To estimate the parameters for a feature's distribution, one must assume a distribution or generate nonparametric models for the features from the training set. f one is dealing with continuous data, a typical assumption is that the continuous values associated with each class are distributed according to a Gaussian distribution.

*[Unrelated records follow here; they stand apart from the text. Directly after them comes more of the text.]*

What follows belongs to an exercise in optimizing a design on an open flow for small area; a production flow would make more cautious choices. RTL that was checked went through simulation tests only; none was proved equivalent to the original. For runs 1 and 2, only the layout was checked, not whether the RTL still works. In every run shown here, the design's own scripts or RTL, not TritonCTS, make the clock network. No driver is modelled on the clock port, so clock power and skew are understated where the tree is cut down; a real chip needs a root buffer or a tree. Power is estimated from default activity; no workload was simulated.

**design.v**
```verilog
module debounce (
    input  logic clk,
    input  logic rst,
    input  logic button,
    output logic rise
);
localparam logic [12:0] Z5000 = 13'd3344;
logic [12:0] count;
wire at_max = (count == Z5000);
always_ff @(posedge clk, posedge rst) begin
    if (rst) begin
        count <= 13'd0;
        rise  <= 1'b0;
    end else begin
        rise <= button & at_max;
        if (!button)
            count <= 13'd0;
        else if (at_max)
            count <= 13'h1fff;
        else
            count <= {count[11:0], ~(count[12] ^ count[5])};
    end
end
endmodule
module single_pulse_detector (
    input  logic clk,
    input  logic rst,
    input  logic input_signal,
    output logic output_pulse
);
always_ff @(posedge clk, posedge rst) begin
    if (rst)
        output_pulse <= 1'b0;
    else
        output_pulse <= input_signal;
end
endmodule
module disp_ctrl (
    input  logic [4:0] disp_val,
    output logic [6:0] seg_out
);
always_comb begin
    case (disp_val)
        5'h10: seg_out = 7'b1110000;  
        5'h11: seg_out = 7'b0110011;  
        5'h12: seg_out = 7'b0110000;  
        5'h13: seg_out = 7'b1000111;  
        5'h14: seg_out = 7'b1111111;  
        5'h15: seg_out = 7'b1011011;  
        5'h16: seg_out = 7'b1101101;  
        5'h17: seg_out = 7'b1001111;  
        5'h18: seg_out = 7'b1110011;  
        5'h19: seg_out = 7'b1011111;  
        5'h1a: seg_out = 7'b1111001;  
        5'h1b: seg_out = 7'b0111101;  
        5'h1c: seg_out = 7'b1001110;  
        5'h1d: seg_out = 7'b0011111;  
        5'h1e: seg_out = 7'b1110111;  
        5'h1f: seg_out = 7'b1111110;  
        default: seg_out = 7'b0000000;
    endcase
end
endmodule
module decoder (
    input  logic       clk,
    input  logic       rst,
    input  logic [3:0] row,
    output logic [3:0] col,
    output logic [4:0] hold,    
    output logic       cap
);
localparam logic [5:0] Z62 = 6'b100000;
localparam logic [5:0] SAT = 6'b111111;
logic [3:0]  cnt;
logic [3:0]  rbuf;
logic [95:0] cr;
logic        rmask;    
logic        a1, b1, a41, b41, rise_acc, rise;
logic [3:0]  idx1;
wire s0 = ~col[3];
wire s1 = ~col[2];
wire s2 = ~col[1];
wire s3 = ~col[0];
wire s4 = &col;
wire win = (s0 & cnt == 4'd15) | (s1 & cnt <= 4'd2) |
           (s2 & cnt >= 4'd3 & cnt <= 4'd6) | (s3 & cnt >= 4'd7 & cnt <= 4'd10) |
           (s4 & cnt >= 4'd11 & cnt <= 4'd14);
wire start   = s0 & (cnt == 4'd15);    
wire fr_end  = s4 & (cnt == 4'd15);    
wire       k_h   = win & rbuf[0];
wire [5:0] c_h   = cr[95:90];
wire       h_sat = (c_h == SAT);
wire       h_z62 = (c_h == Z62);
wire       v1    = k_h & h_sat;
wire       v41   = k_h & (h_sat | h_z62);
wire       r_h   = k_h & h_z62;
wire [5:0] c_new = rbuf[0] ? (h_z62 ? SAT : {c_h[4:0], ~(c_h[5] ^ c_h[4])}) : 6'd0;
wire [5:0] c_in  = rmask ? 6'd0 : (win ? c_new : c_h);
always_ff @(posedge clk) begin
    cr   <= {cr[89:0], c_in};
    rbuf <= (cnt == 4'd14) ? ~row : {rbuf[0], rbuf[3:1]};
    a1   <= (a1 & ~start) | v1;
    b1   <= (b1 & ~start) | (a1 & ~start & v1);
    a41  <= (a41 & ~start) | v41;
    b41  <= (b41 & ~start) | (a41 & ~start & v41);
    rise_acc <= (rise_acc & ~start) | r_h;
    if (v1 & (start | ~a1))
        idx1 <= cnt;
    if (fr_end)
        rise <= rise_acc & ~rmask;
end
always_ff @(posedge clk, posedge rst) begin
    if (rst) begin
        cnt   <= 4'd0;
        col   <= 4'b1111;
        rmask <= 1'b1;
        hold  <= 5'd0;
    end else begin
        cnt <= cnt + 4'd1;
        if (cnt == 4'd15)
            col <= {~&col, col[3:1]};
        if (fr_end)
            rmask <= 1'b0;
        if (fr_end & ~rmask & a1 & ~b1)
            hold <= {1'b1, idx1};
        else if (s0 & a41 & ~b41 & h_sat)
            hold <= {1'b1, cnt};
    end
end
assign cap = rise & s2 & (cnt == 4'd11);
endmodule
module ssd_top
#(
    parameter clk_freq = 1_024_000,
    parameter stable_time = 5
)
(
    input logic clk,
    input logic [1:0] btn,
    input logic sw,
    output logic led,
    output logic [6:0] seg,
    output logic chip_sel,
    input logic [3:0] row,
    output logic [3:0] col
);
localparam max_delay = clk_freq*stable_time/1024;
logic rst;
logic c_sel;
logic [12:0] count_div;
logic [4:0] hold;
logic key_cap;
logic btn1_rise;
logic btn1_pulse;
logic [4:0] seg1_d;
logic [4:0] seg2_d;
logic sel_d;
logic sw_d;
logic btn_press_toggle;
decoder decoder_i (
    .clk(clk),
    .rst(rst),
    .row(row),
    .col(col),
    .hold(hold),
    .cap(key_cap)
);
debounce db_i (
    .clk(clk),
    .rst(rst),
    .button(btn[1]),
    .rise(btn1_rise)
);
single_pulse_detector sp_i (
    .clk(clk),
    .rst(rst),
    .input_signal(btn1_rise),
    .output_pulse(btn1_pulse)
);
always_ff @(posedge clk, posedge rst) begin
    if (rst) begin
        c_sel <= 1'b0;
        count_div <= 13'd0;
    end else begin
        if (sw == 0) begin
            if (btn1_pulse)
                c_sel <= ~c_sel;
        end else begin
            count_div <= {count_div[11:0], ~(count_div[12] ^ count_div[5])};
            if (count_div == 13'd3344) begin  
                count_div <= 13'd0;
                c_sel <= ~c_sel;
            end
        end
    end
end
always_ff @(posedge clk, posedge rst) begin
    if (rst) begin
        seg1_d <= 5'd0;
        seg2_d <= 5'd0;
        btn_press_toggle <= 1'b1;
        sel_d <= 1'b0;
        sw_d <= 1'b0;
    end else begin
        sel_d <= ~sw | c_sel;
        sw_d <= sw;
        if (key_cap) begin
            if (sw_d == 0) begin
                seg1_d <= hold;
            end else if (btn_press_toggle) begin
                seg1_d <= hold;
                seg2_d <= 5'd0;
                btn_press_toggle <= 1'b0;
            end else begin
                seg2_d <= hold;
                btn_press_toggle <= 1'b1;
            end
        end
    end
end
disp_ctrl dc_i (
    .disp_val(sel_d ? seg1_d : seg2_d),
    .seg_out(seg)
);
assign rst = btn[0];
assign led = sw;
assign chip_sel = c_sel;
endmodule
```
**flow/run.sh**
```bash
#!/bin/bash
set -e
HERE=$(pwd)
export PRE_CTS_TCL=$HERE/flow/cts_pre.tcl
export FLOW_CLK=clk
export FLOW_CTS_LEVELS=${FLOW_CTS_LEVELS:-4}
export FLOW_CTS_LEAF=${FLOW_CTS_LEAF:-sky130_fd_sc_hd__clkbuf_4}
export FLOW_CTS_ROOT=${FLOW_CTS_ROOT:-sky130_fd_sc_hd__clkbuf_16}
export BUFFER_PORTS_ARGS="-buffer_cell sky130_fd_sc_hd__buf_1"
bash standard.sh > standard.log 2>&1
```
**flow/cts_pre.tcl**
```tcl
# Sourced by ORFS's cts.tcl before clock_tree_synthesis (PRE_CTS_TCL).
# Replaces TritonCTS with a plain two-level tree: the clock port drives one
# root buffer, which drives one leaf buffer per group of flip-flops; the
# groups come from splitting the flip-flops at the median, alternately in x
# and y, so that they are of equal size and compact.

proc my_split { items depth axis } {
  if { $depth == 0 || [llength $items] < 2 } { return [list $items] }
  set idx [expr { $axis == 0 ? 1 : 2 }]
  set sorted [lsort -integer -index $idx $items]
  set half [expr { [llength $sorted] / 2 }]
  set a [lrange $sorted 0 [expr { $half - 1 }]]
  set b [lrange $sorted $half end]
  return [concat [my_split $a [expr { $depth - 1 }] [expr { 1 - $axis }]] \
                 [my_split $b [expr { $depth - 1 }] [expr { 1 - $axis }]]]
}

rename clock_tree_synthesis my_orig_clock_tree_synthesis
proc clock_tree_synthesis { args } {
  set levels $::env(FLOW_CTS_LEVELS)
  set leaf_cell $::env(FLOW_CTS_LEAF)
  set root_cell $::env(FLOW_CTS_ROOT)
  set db [ord::get_db]
  set block [ord::get_db_block]
  set clk_net [$block findNet $::env(FLOW_CLK)]
  set sinks {}
  foreach it [$clk_net getITerms] {
    set inst [$it getInst]
    set bb [$inst getBBox]
    set x [expr { ([$bb xMin] + [$bb xMax]) / 2 }]
    set y [expr { ([$bb yMin] + [$bb yMax]) / 2 }]
    lappend sinks [list $it $x $y]
  }
  puts "bench cts: [llength $sinks] sinks on [$clk_net getName]"
  set groups [my_split $sinks $levels 0]
  set root_net [odb::dbNet_create $block clknet_root]
  $root_net setSigType CLOCK
  set rx 0; set ry 0; set n 0
  set i 0
  foreach g $groups {
    set sx 0; set sy 0
    foreach s $g { incr sx [lindex $s 1]; incr sy [lindex $s 2] }
    set cx [expr { $sx / [llength $g] }]
    set cy [expr { $sy / [llength $g] }]
    set buf [odb::dbInst_create $block [$db findMaster $leaf_cell] clkbuf_leaf_$i]
    set net [odb::dbNet_create $block clknet_leaf_$i]
    $net setSigType CLOCK
    foreach s $g {
      set it [lindex $s 0]
      $it disconnect
      $it connect $net
    }
    [$buf findITerm X] connect $net
    [$buf findITerm A] connect $root_net
    $buf setLocation $cx $cy
    $buf setPlacementStatus PLACED
    puts "bench cts: leaf $i [llength $g] sinks at $cx $cy"
    incr rx $cx; incr ry $cy; incr n
    incr i
  }
  set root [odb::dbInst_create $block [$db findMaster $root_cell] clkbuf_root]
  [$root findITerm A] connect $clk_net
  [$root findITerm X] connect $root_net
  $root setLocation [expr { $rx / $n }] [expr { $ry / $n }]
  $root setPlacementStatus PLACED
  set_propagated_clock [all_clocks]
}
```
**standard.sh**
```bash
#!/bin/bash
# synth_recipe.tcl (not shown) runs the flow's synth.tcl, then flattens the netlist and writes it again
# the make line also repeats each setting of config.mk as NAME=value (left out here)
make -C /OpenROAD-flow-scripts/flow DESIGN_CONFIG=/design/flow/config.mk WORK_HOME=/design/flow/orfs CLKGATE_MAP_FILE= SYNTH_SCRIPT=/design/flow/synth_recipe.tcl "${@:-finish}"
```
**config.mk**
```make
export PLATFORM = sky130hd
export DESIGN_NAME = ssd_top
export DESIGN_NICKNAME = ssd_top
export VERILOG_FILES = /design/flow/design.v
export SDC_FILE = /design/flow/constraint.sdc
export NUM_CORES = 4
export LEC_CHECK = 0
export CAP_MARGIN = 20
export CORE_MARGIN = 2
export CORE_UTILIZATION = 40
export PLACE_DENSITY = 0.6
export SLEW_MARGIN = 20
```
**constraint.sdc**
```tcl
create_clock -name core_clock -period 5.0 [get_ports {clk}]
set_input_delay 1.0000 -clock core_clock [delete_from_list [all_inputs] [get_ports {clk}]]
set_output_delay 1.0000 -clock core_clock [all_outputs]
set_load 0.01 [all_outputs]
```
==> results of run 1 <==
[registers in the layout, indices dropped and copies added (netlist names)]
name,flops
seg2_d,5
sp_i.output_pulse,1
db_i.count,13
decoder_i.rbuf,4
sel_d,1
count_div,13
seg1_d,5
decoder_i.hold,5
btn_press_toggle,1
decoder_i.idx1,4
decoder_i.rmask,1
sw_d,1
decoder_i.cr,96
decoder_i.col,4
decoder_i.b41,1
decoder_i.b1,1
decoder_i.a1,1
db_i.rise,1
c_sel,1
decoder_i.rise_acc,1
decoder_i.rise,1
decoder_i.a41,1
decoder_i.cnt,4
[critical path, stage by stage (launching register included)]
cell and delay [ns]:
dfrtp_1 0.50, mux2i_1 0.50, inv_1 0.18, ha_1 0.27
mux4_2 0.47, nor2_1 0.09, buf_1 0.15
[synth_stat cells (4+ instances only)]
cell | count | share of area, %
o21a_1 | 5 | 0.73
nand2b_1 | 7 | 0.85
xnor2_1 | 4 | 0.68
edfxtp_1 | 5 | 2.9
inv_1 | 19 | 1.4
mux2i_1 | 11 | 2.1
o21ai_1 | 4 | 0.39
nand2_1 | 46 | 3.4
nand3_1 | 5 | 0.49
o21ai_0 | 22 | 2.1
mux2_2 | 14 | 3.1
ha_1 | 7 | 1.7
a21oi_1 | 9 | 0.88
dfrtp_1 | 50 | 24
dfstp_2 | 6 | 3.1
nor2_1 | 19 | 1.4
clkbuf_1 | 9 | 0.66
dfxtp_1 | 105 | 41
and2_1 | 7 | 0.85
[how the worst min path moves through the flow]
stage / to / depth (start not counted) / startpoint / slack (ns)
global route: decoder_i.cr[72] / 0 / decoder_i.cr[66] / 0.32
detailed placement: decoder_i.cr[93] / 0 / decoder_i.cr[87] / 0.31
finish: decoder_i.cr[72] / 0 / decoder_i.cr[66] / 0.32
CTS: decoder_i.cr[72] / 0 / decoder_i.cr[66] / 0.32
floorplan: decoder_i.cr[10] / 0 / decoder_i.cr[4] / 0.31
global placement: decoder_i.cr[64] / 0 / decoder_i.cr[58] / 0.31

For example, suppose the training data contains a continuous attribute, $x_i$. We first segment the data by the class, and then compute the mean and variance of $x_i$ in each class. Let $\mu_y$ be the mean of the values in $x_i$ associated with class $y$, and let $\sigma_y^2$ be the variance of the values in associated with class $x_i$. Then, the probability of some value
given a class, $P(x_i|y)$, can be computed by plugging $x_i$ into the equation for a Gaussian distribution parameterized by $\mu_y$ and $\sigma_y^2$. That is

$P(x_i|y) = \frac{1}{\sqrt{2\pi\sigma^2_y}}\times exp(-\frac{(x_i-\mu_y)^2}{2\sigma^2_y})$



The Gaussian distribution can be implemented as following

In [None]:
import numpy as np

def guassian_pdf(self, x, mean, var):
        numerator = np.exp(-((x - mean) ** 2) / (2 * var))
        denominator = np.sqrt(2 * np.pi * var)
        return numerator/denominator

## Implementation



##### Train
-   We segment the data by the class, and then compute the mean and variance of $x_i$ in each class.

##### Prediction
-   Calculate the posterior likelihood for each class using the Gaussian distribution
-   Chose the class with most probable, using the _maximum a posteriori_ decision rule

#### Implementation

In [3]:
import numpy as np

class NaiveBayes:

    def fit(self, X, y):
        n_samples, n_features = X.shape
        self._classes = np.unique(y)
        n_classes = len(self._classes)

        self._mean = np.zeros((n_classes, n_features), dtype=np.float64)
        self._var = np.zeros((n_classes, n_features), dtype=np.float64)
        self._priors = np.zeros(n_classes, dtype=np.float64)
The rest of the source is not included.